(Editor’s Note: The GAA’s Distinguished Service Medal citations, such as this one, are read to the audience at the Annual Alumni Luncheon and then presented as a keepsake to the recipients.)
For some folks, hosting and producing a weekly television talk show that covers topics from public affairs to cooking and health care would be a full-time job. For Jean Kitchin ’70, it is the equivalent of a morning jog, something to get her blood flowing before she really starts her day. During all the time she was coming up with topical issues to feature on her show, finding people to talk about them and studying to become well-versed on the subject to keep up her end of the conversation, she still managed to run a group of independent pharmacies, chair the local school board, and serve as a GAA director and officer and on the Board of Visitors. Once her school board commitment ended, she took on the chair of the Rocky Mount Area Chamber of Commerce, joined UNC’s Board of Trustees and completed the three-year cycle of GAA board chair. And she still made time for her husband and children.
“Only Jean could balance all of that successfully simultaneously,” said her former classmate, Richard Stevens ’70. “She’s a person of incredible ability and talent.”
Jean downplays her professional and civic contributions as something to be expected from a Carolina graduate. When she moved to Rocky Mount, she said she discovered that the people heading the nonprofits in the area all were Carolina alumni who, in her words, “take that spirit of caring about our state and bring it back to their communities.”
The former Governor’s Volunteer of the Year for Nash County in 1992, Jean has done more than her share of community service. But her service to UNC will be her legacy.

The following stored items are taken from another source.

File: config.mk
export PLATFORM = sky130hd
export DESIGN_NAME = alu_ctrl_seq
export DESIGN_NICKNAME = d
export VERILOG_FILES = /design/src/rtl/alu_ctrl_pkg.sv /design/src/rtl/alu_ctrl_seq_split.sv /design/src/rtl/alu_ctrl_seq.sv
export SDC_FILE = /design/constraint.sdc
export NUM_CORES = 1
export LEC_CHECK = 0
export ABC_CLOCK_PERIOD_IN_PS = 2300
export CAP_MARGIN = 5
export CORE_MARGIN = 3
export CORE_UTILIZATION = 47
export CTS_BUF_LIST = sky130_fd_sc_hd__clkbuf_8
export CTS_CLUSTER_SIZE = 25
export DETAILED_ROUTE_END_ITERATION = 12
export GPL_TIMING_DRIVEN = 0
export PLACE_DENSITY = 0.84
export SKIP_CTS_REPAIR_TIMING = 1
export SLEW_MARGIN = 25
export SYNTH_ARGS = -nofsm -noshare
export SYNTH_HDL_FRONTEND = slang
export SYNTH_SLANG_ARGS = --single-unit
File: constraint.sdc
create_clock -name clk -period 2.3 [get_ports clk]
set_input_delay 0.23 -clock clk [delete_from_list [all_inputs] [get_ports clk]]
set_output_delay 0.23 -clock clk [all_outputs]
set_load 0.005 [all_outputs]
File: src/rtl/alu_ctrl_pkg.sv
// Shared constants, state encoding and the single-step decode for alu_ctrl_seq.
// Under ALUop 2, funct 0x00/0x02/0x03 (SLL/SRL/SRA) become multi-step shifts.
package alu_ctrl_pkg;

    localparam int CODE_W = 6;

    localparam logic [4:0] ALUOP_ADD   = 5'd0;
    localparam logic [4:0] ALUOP_SUB   = 5'd1;
    localparam logic [4:0] ALUOP_RTYPE = 5'd2;
    localparam logic [4:0] ALUOP_ADDU  = 5'd3;
    localparam logic [4:0] ALUOP_AND   = 5'd4;
    localparam logic [4:0] ALUOP_OR    = 5'd5;
    localparam logic [4:0] ALUOP_XOR   = 5'd6;
    localparam logic [4:0] ALUOP_SLT   = 5'd7;
    localparam logic [4:0] ALUOP_SLTU  = 5'd8;
    localparam logic [4:0] ALUOP_LUI   = 5'd9;

    localparam logic [5:0] FUNCT_SLL   = 6'h00;
    localparam logic [5:0] FUNCT_SRL   = 6'h02;
    localparam logic [5:0] FUNCT_SRA   = 6'h03;
    localparam logic [5:0] FUNCT_MFHI  = 6'h10;
    localparam logic [5:0] FUNCT_MFLO  = 6'h12;
    localparam logic [5:0] FUNCT_MULTU = 6'h19;
    localparam logic [5:0] FUNCT_ADD   = 6'h20;
    localparam logic [5:0] FUNCT_ADDU  = 6'h21;
    localparam logic [5:0] FUNCT_SUBU  = 6'h23;
    localparam logic [5:0] FUNCT_AND   = 6'h24;
    localparam logic [5:0] FUNCT_OR    = 6'h25;
    localparam logic [5:0] FUNCT_XOR   = 6'h26;
    localparam logic [5:0] FUNCT_SLT   = 6'h2A;
    localparam logic [5:0] FUNCT_SLTU  = 6'h2B;
    localparam logic [5:0] FUNCT_X30   = 6'h30;
    localparam logic [5:0] FUNCT_X32   = 6'h32;

    localparam logic [5:0] CODE_NOP   = 6'h00;
    localparam logic [5:0] CODE_AND   = 6'h00;
    localparam logic [5:0] CODE_OR    = 6'h01;
    localparam logic [5:0] CODE_ADD   = 6'h02;
    localparam logic [5:0] CODE_ADDU  = 6'h03;
    localparam logic [5:0] CODE_XOR   = 6'h04;
    localparam logic [5:0] CODE_SUB   = 6'h06;
    localparam logic [5:0] CODE_SLT   = 6'h07;
    localparam logic [5:0] CODE_SLTU  = 6'h08;
    localparam logic [5:0] CODE_LUI   = 6'h09;
    localparam logic [5:0] CODE_SLL1  = 6'h0A;
    localparam logic [5:0] CODE_SRL1  = 6'h0D;
    localparam logic [5:0] CODE_SRA1  = 6'h10;
    localparam logic [5:0] CODE_MULTU = 6'h13;
    localparam logic [5:0] CODE_X30   = 6'h30;
    localparam logic [5:0] CODE_X32   = 6'h32;

    localparam logic [1:0] ST_IDLE  = 2'd0;
    localparam logic [1:0] ST_RUN   = 2'd1;
    localparam logic [1:0] ST_ISSUE = 2'd2;

    // Primitive amount select: 0 = by 1, 1 = by 2, 2 = by 8.
    localparam logic [1:0] AMT_1 = 2'd0;
    localparam logic [1:0] AMT_2 = 2'd1;
    localparam logic [1:0] AMT_8 = 2'd2;

    typedef enum logic [1:0] {SK_SLL = 2'd0, SK_SRL = 2'd1, SK_SRA = 2'd2} shift_kind_e;

    typedef struct packed {
        logic        is_shift;
        shift_kind_e kind;
        logic [5:0]  code;
    } op_dec_t;

    function automatic op_dec_t decode_op(input logic [4:0] alu_op, input logic [5:0] funct);
        op_dec_t d;
        d.is_shift = 1'b0;
        d.kind     = SK_SLL;
        d.code     = CODE_NOP;
        case (alu_op)
            ALUOP_ADD:  d.code = CODE_ADD;
            ALUOP_SUB:  d.code = CODE_SUB;
            ALUOP_ADDU: d.code = CODE_ADDU;
            ALUOP_AND:  d.code = CODE_AND;
            ALUOP_OR:   d.code = CODE_OR;
            ALUOP_XOR:  d.code = CODE_XOR;
            ALUOP_SLT:  d.code = CODE_SLT;
            ALUOP_SLTU: d.code = CODE_SLTU;
            ALUOP_LUI:  d.code = CODE_LUI;
            ALUOP_RTYPE: begin
                case (funct)
                    FUNCT_SLL:   begin d.is_shift = 1'b1; d.kind = SK_SLL; end
                    FUNCT_SRL:   begin d.is_shift = 1'b1; d.kind = SK_SRL; end
                    FUNCT_SRA:   begin d.is_shift = 1'b1; d.kind = SK_SRA; end
                    FUNCT_ADD:   d.code = CODE_ADD;
                    FUNCT_ADDU:  d.code = CODE_ADDU;
                    FUNCT_SUBU:  d.code = CODE_SUB;
                    FUNCT_AND:   d.code = CODE_AND;
                    FUNCT_OR:    d.code = CODE_OR;
                    FUNCT_XOR:   d.code = CODE_XOR;
                    FUNCT_SLT:   d.code = CODE_SLT;
                    FUNCT_SLTU:  d.code = CODE_SLTU;
                    FUNCT_MULTU: d.code = CODE_MULTU;
                    FUNCT_MFHI, FUNCT_MFLO: d.code = CODE_NOP;
                    FUNCT_X30:   d.code = CODE_X30;
                    FUNCT_X32:   d.code = CODE_X32;
                    default:     d.code = CODE_NOP;
                endcase
            end
            default: d.code = CODE_NOP;
        endcase
        return d;
    endfunction

    function automatic logic [5:0] prim_code(input shift_kind_e kind, input logic [1:0] amt);
        logic [5:0] base;
        case (kind)
            SK_SRL:  base = CODE_SRL1;
            SK_SRA:  base = CODE_SRA1;
            default: base = CODE_SLL1;
        endcase
        return base + {4'b0000, amt};
    endfunction

endpackage

File: src/rtl/alu_ctrl_seq_split.sv
// Splits a shift amount into counts of by-8, by-2 and by-1 primitives.
// Legacy mode only recognises amounts the ALU can do in one step (1, 2, 8).
module shift_step_split #(
    parameter int SHAMT_W    = 5,
    parameter bit ENABLE_SEQ = 1'b1
) (
    input  logic [SHAMT_W-1:0] shamt,
    output logic [SHAMT_W-1:0] n8,
    output logic [1:0]         n2,
    output logic               n1,
    output logic               is_1,
    output logic               is_2,
    output logic               is_8
);

    always_comb begin
        is_1 = (shamt == SHAMT_W'(1));
        is_2 = (shamt == SHAMT_W'(2));
        is_8 = (shamt == SHAMT_W'(8));
        if (ENABLE_SEQ) begin
            n8 = shamt >> 3;
            n2 = shamt[2:1];
            n1 = shamt[0];
        end else begin
            n8 = SHAMT_W'(is_8);
            n2 = {1'b0, is_2};
            n1 = is_1;
        end
    end

endmodule

File: src/rtl/alu_ctrl_seq.sv
// ALU control decoder that also sequences arbitrary shifts as chains of
// by-8/by-2/by-1 primitives. Handshake: an op is taken on any rising edge with
// in_valid && in_ready; steps are never stalled, one per cycle while out_valid.
module alu_ctrl_seq
    import alu_ctrl_pkg::*;
#(
    parameter int SHAMT_W    = 5,
    parameter int CTRL_W     = 6,
    parameter bit ENABLE_SEQ = 1'b1
) (
    input  logic               clk,
    input  logic               reset,
    input  logic               in_valid,
    output logic               in_ready,
    input  logic [5:0]         functionCode,
    input  logic [4:0]         ALUop,
    input  logic [SHAMT_W-1:0] Shamt,
    output logic               out_valid,
    output logic [CTRL_W-1:0]  out_ctrl,
    output logic               out_feedback,
    output logic               out_last,
    output logic [1:0]         dbg_state
);

    logic [1:0]         state_q, state_d;
    logic [SHAMT_W-1:0] cnt8_q, cnt8_d;
    logic [1:0]         cnt2_q, cnt2_d;
    logic               cnt1_q, cnt1_d;
    shift_kind_e        kind_q, kind_d;
    logic               out_valid_q, out_valid_d;
    logic [CTRL_W-1:0]  out_ctrl_q, out_ctrl_d;
    logic               out_feedback_q, out_feedback_d;
    logic               out_last_q, out_last_d;

    op_dec_t            dec;
    logic [SHAMT_W-1:0] sp8, src8;
    logic [1:0]         sp2, src2;
    logic               sp1, src1;
    logic               is_1, is_2, is_8;
    logic               accept, shift_nop, take_step;
    logic [1:0]         amt_sel;

    shift_step_split #(
        .SHAMT_W    (SHAMT_W),
        .ENABLE_SEQ (ENABLE_SEQ)
    ) u_split (
        .shamt (Shamt),
        .n8    (sp8),
        .n2    (sp2),
        .n1    (sp1),
        .is_1  (is_1),
        .is_2  (is_2),
        .is_8  (is_8)
    );

    assign dec       = decode_op(ALUop, functionCode);
    assign in_ready  = (state_q == ST_IDLE) || out_last_q;
    assign accept    = in_valid && in_ready;
    assign shift_nop = ENABLE_SEQ ? (Shamt == '0) : !(is_1 || is_2 || is_8);

    always_comb begin
        state_d        = ST_IDLE;
        cnt8_d         = '0;
        cnt2_d         = '0;
        cnt1_d         = 1'b0;
        kind_d         = kind_q;
        out_valid_d    = 1'b0;
        out_ctrl_d     = '0;
        out_feedback_d = 1'b0;
        out_last_d     = 1'b0;
        take_step      = 1'b0;
        src8           = cnt8_q;
        src2           = cnt2_q;
        src1           = cnt1_q;
        amt_sel        = AMT_1;

        if (accept) begin
            kind_d      = dec.kind;
            out_valid_d = 1'b1;
            if (dec.is_shift && !shift_nop) begin
                take_step = 1'b1;
                src8      = sp8;
                src2      = sp2;
                src1      = sp1;
            end else begin
                out_ctrl_d = CTRL_W'(dec.is_shift ? CODE_NOP : dec.code);
                out_last_d = 1'b1;
                state_d    = ST_ISSUE;
            end
        end else if (state_q == ST_RUN && !out_last_q) begin
            take_step      = 1'b1;
            out_valid_d    = 1'b1;
            out_feedback_d = 1'b1;
        end

        // Largest primitive first; counters hold what remains after this step.
        if (take_step) begin
            cnt8_d = src8;
            cnt2_d = src2;
            cnt1_d = src1;
            if (src8 != '0) begin
                amt_sel = AMT_8;
                cnt8_d  = src8 - SHAMT_W'(1);
            end else if (src2 != 2'd0) begin
                amt_sel = AMT_2;
                cnt2_d  = src2 - 2'd1;
            end else begin
                amt_sel = AMT_1;
                cnt1_d  = 1'b0;
            end
            out_ctrl_d = CTRL_W'(prim_code(kind_d, amt_sel));
            out_last_d = (cnt8_d == '0) && (cnt2_d == 2'd0) && !cnt1_d;
            state_d    = (accept && out_last_d) ? ST_ISSUE : ST_RUN;
        end
    end

    always_ff @(posedge clk) begin
        if (reset) begin
            state_q        <= ST_IDLE;
            cnt8_q         <= '0;
            cnt2_q         <= '0;
            cnt1_q         <= 1'b0;
            kind_q         <= SK_SLL;
            out_valid_q    <= 1'b0;
            out_ctrl_q     <= '0;
            out_feedback_q <= 1'b0;
            out_last_q     <= 1'b0;
        end else begin
            state_q        <= state_d;
            cnt8_q         <= cnt8_d;
            cnt2_q         <= cnt2_d;
            cnt1_q         <= cnt1_d;
            kind_q         <= kind_d;
            out_valid_q    <= out_valid_d;
            out_ctrl_q     <= out_ctrl_d;
            out_feedback_q <= out_feedback_d;
            out_last_q     <= out_last_d;
        end
    end

    assign out_valid    = out_valid_q;
    assign out_ctrl     = out_ctrl_q;
    assign out_feedback = out_feedback_q;
    assign out_last     = out_last_q;
    assign dbg_state    = state_q;

endmodule

==> flow_summary.yaml <==
timing:
  fin_hold_ws_ps: 305
  final_critical_path_setup_slack_ps: -135
  slew_headroom: 0.634
  report.final.setup_viol: 1
  final_period_minus_worst_setup_slack_ps: 2440
  worst_clock_skew_ps: 6.65
  hold_violations: 0
  drv_slew: 0
  worst_pin_slew_ps: 541
  achievable-frequency_mhz: 411
  min_period_over_period: 1.06
  rsz0062_at_grt: "yes"
clock_network:
  clk_pin_slew_ps: 80
  cts_inserted_buffers: 3
  maximum_level_of_the_cts_h_tree: 1
  clkLatencyLatePin_ps: 260
  cts-root-to-sink-buffers: 2
  clock-root-buffer: "sky130_fd_sc_hd__clkbuf_8"
  tritoncts: "done"
  cts.sink_count: 21
finish:
  drive_gt1_frac: 0.224
  design_area_sq_um: 1940
  design.final.nets: 231
  seq_area_sq_um: 427
  area.growth.synth_to_final_pct: 36.9
  final_cell_mix: "sky130_fd_sc_hd__dfxtp_1 (18), sky130_fd_sc_hd__nand2_1 (14), sky130_fd_sc_hd__nor2_1 (14)"
  fillCellCount: 215
  mostFrequentLayoutCell: "sky130_fd_sc_hd__dfxtp_1"
  antenna_cells_inserted: 0
  multiInputGateArea_sq_um: 1000
die:
  ios: 31
  chipHeight_um: 60.8
  die_w_um: 60.8
  initial_core_util: 0.504
  standard_cell_row_count: 19
  area_of_the_core_sq_um: 2810
  floorplan.die_area_sq_um: 3700
worst_hold_path:
  hold_path_startpoint: "Shamt[2]"
  timing.hold.worst.class: "input port to flip-flop"
  holdPathStages: 3
  hold_worst_path_end: "cnt2_q[1]$_SDFF_PP0_"
route:
  drc_marker_count_from_the_first_detailed_route_iteration: 62
  totalWireLength_um: 3650
  drt_pass1_iterations: 4
  detailroute.via_count: 1403
  viasPerCell: 5.94
  average_detailed_routed_wire_length_per_instance_um: 15.5
  detail-route-antenna-nets: 0
  drcViolationCount: 0
critical_path:
  worst_r2r_startpoint: "dbg_state[0]$_SDFF_PP0_"
  crit_path_max_incr_delay_ps: 600
  worstSetupStartpointType: "input port"
  r2r_setup_slack_ps: -120
  timing.setup.critical_path_class: "input port to flip-flop"
  crit_path_max_fanout: 7
  timing.rr.end: "out_ctrl[5]$_SDFF_PP0_"
  timing.critical_path.slowest_stage_cell: "sky130_fd_sc_hd__fa_1"
  rr_worst_depth: 9
  critical_path.cell_chain: "clkbuf_2 > or4_4 > nor2_8 > nor3_4 > mux2_4 > fa_1 > a21oi_2 > nor4bb_1 > o21ai_1 > nand2_1"
  crit_arrival_ps: 2640
  worstSetupEndpointType: "flip-flop"
  critPathRequiredTime_ps: 2510
synth:
  ys_dominant_reg_cell: "sky130_fd_sc_hd__dfxtp_1"
  syn_nets: 186
  synth_area_sq_um: 1410
  synth-edff-count: 0
  synth.lib_cells_used.distinct: 57
  synth.ff_latch_count: 21
  proportion_of_synthesized_chip_area_in_sequential_cells: 0.297
  post_synth_inst_count: 161
  yosys_warning_count: 0
  synth.avg_cell_area_sq_um: 8.78
  asyncSetResetFlopFracSynth: 0
power:
  vdd_ir_drop_max_mv: 0.225
  total_leakage_power_uw: 0.000871
  power.total_uw: 744
  power_density_nw_per_um2: 384
global_route:
  globalRouteOverflowTotal: 0
  total_global_route_track_usage: 0.189
  first_global_vias: 1245
  global_route_wire_length_before_repair_um: 5260
  pin_count_of_the_biggest_net_entering_global_routing: 12
  grt_antenna_before_repair: 0
placement:
  io_buffers: 28
  place_congestion: 0.833
  dp_hpwl_um: 2630
  dp_slack_ps: -860
  place_area_sq_um: 1730
status:
  status: "finished, violations left"
  violated_checks: "negative setup slack"
flow_run:
  cap_violations: 0
## where the power goes
part           total, uW  switching (uW)  internal, uW
Clock                241             122           119
Sequential           370            3.20           366
Combinational        133            69.7          63.1
Total                744             195           549
## stage by stage
step	utilization	setup TNS [ps]	instances
floorplan	-	-61.8	161
global placement	0.618	-2490	220
detailed placement	0.618	-2820	220
CTS	0.634	-1460	224
global route	0.690	-283	236
finish	0.690	-135	236
## worst max-delay path: cells and delay by family
kind	cells	cell delay, ps
fa+ha+maj	1	600
simple gates	5	1160
compound gates	2	190
buf+inv	1	140
mux	1	330
## sequential cells by signal (all words and copies together) (netlist names)
register	flops
cnt1_q	1
cnt2_q	2
cnt8_q	5
dbg_state	2
kind_q	2
out_ctrl	6
out_feedback	1
out_last	1
out_valid	1
## worst max-delay path by stage
stage | startpoint | end | slack [ps]
after global placement | functionCode[4] | out_ctrl[5]$_SDFF_PP0_ | -810
final | Shamt[1] | out_ctrl[5]$_SDFF_PP0_ | -140
after floorplan | functionCode[3] | out_ctrl[5]$_SDFF_PP0_ | -60
after CTS | functionCode[4] | out_ctrl[5]$_SDFF_PP0_ | -630
after global routing | dbg_state[0]$_SDFF_PP0_ | out_ctrl[5]$_SDFF_PP0_ | -250
after detailed placement | functionCode[4] | out_ctrl[5]$_SDFF_PP0_ | -860
## layout make-up
cell class              count  share of cell area
clock inverters             1             0.00194
multi-input cells         132               0.518
clock buffers               3              0.0213
flip-flops and latches     21               0.220
well taps                  31              0.0200
repair buffers             40               0.195
inverters                   5             0.00970
plain buffers               3              0.0136
## synthesized netlist by cell type, types with 2 or more instances
master | instances | area (sq um)
sky130_fd_sc_hd__nor3b_1 | 4 | 30.0
sky130_fd_sc_hd__a21oi_1 | 10 | 50.1
sky130_fd_sc_hd__and2_1 | 4 | 25.0
sky130_fd_sc_hd__inv_1 | 5 | 18.8
sky130_fd_sc_hd__nand3_1 | 2 | 10.0
sky130_fd_sc_hd__o311a_1 | 2 | 20.0
sky130_fd_sc_hd__ha_1 | 5 | 62.6
sky130_fd_sc_hd__o21ai_1 | 4 | 20.0
sky130_fd_sc_hd__o21ai_0 | 7 | 35.0
sky130_fd_sc_hd__and2b_1 | 2 | 15.0
sky130_fd_sc_hd__nand2_1 | 14 | 52.6
sky130_fd_sc_hd__a211oi_1 | 2 | 15.0
sky130_fd_sc_hd__nor2_1 | 14 | 52.6
sky130_fd_sc_hd__nor2b_1 | 5 | 31.3
sky130_fd_sc_hd__xor2_1 | 4 | 35.0
sky130_fd_sc_hd__nor3_1 | 6 | 30.0
sky130_fd_sc_hd__nand4_1 | 4 | 25.0
sky130_fd_sc_hd__nor4b_1 | 2 | 17.5
sky130_fd_sc_hd__clkbuf_1 | 2 | 7.51
sky130_fd_sc_hd__o31a_1 | 2 | 17.5
sky130_fd_sc_hd__o22ai_1 | 2 | 12.5
sky130_fd_sc_hd__nand2b_1 | 3 | 18.8
sky130_fd_sc_hd__dfxtp_1 | 21 | 420
sky130_fd_sc_hd__a211oi_2 | 2 | 25.0
## cell families (layout without fill, tap and decap cells)
group	after synthesis	after routing	synth area share
simple gates	76	76	0.350
compound gates	45	45	0.232
flops	21	21	0.297
buf+inv	8	52	0.0266
fa+ha+maj	6	6	0.0584
xor+xnor	4	4	0.0248
mux	1	1	0.0106
## layer usage
layer,wire (um),global-route usage,vias up
met1,1500,0.214,661
li1,-,-,692
met2,1930,0.363,42
met4,75,0.0650,0
met3,146,0.0191,8
met5,0,0,-
No activity file was read; power rests on OpenSTA's default activity.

Jean joined the Board of Trustees in 1999, just before voters passed a $3.1 billion bond referendum for higher education. During her years as a trustee, UNC has launched and completed numerous construction and renovation projects. As a trustee she has wrestled with weighty decisions of tuition increases, faculty compensation and sports budgets. But students always have been her top priority. They claim her heart, she said, and her ear.
A member of Pi Beta Phi sorority, Jean initiated greater accountability for the Greek system. In the six years since she took on the issue, hazing and infractions have dropped dramatically. She advocated strongly for campus-wide accessibility for disabled students, helped reinvigorate the University’s honor code, and worked to strengthen the student advising system. She pushed for more merit scholarships, at the same time preserving the commitment to Carolina Covenant Scholars, Carolina Public Service Scholars and need-based scholarships.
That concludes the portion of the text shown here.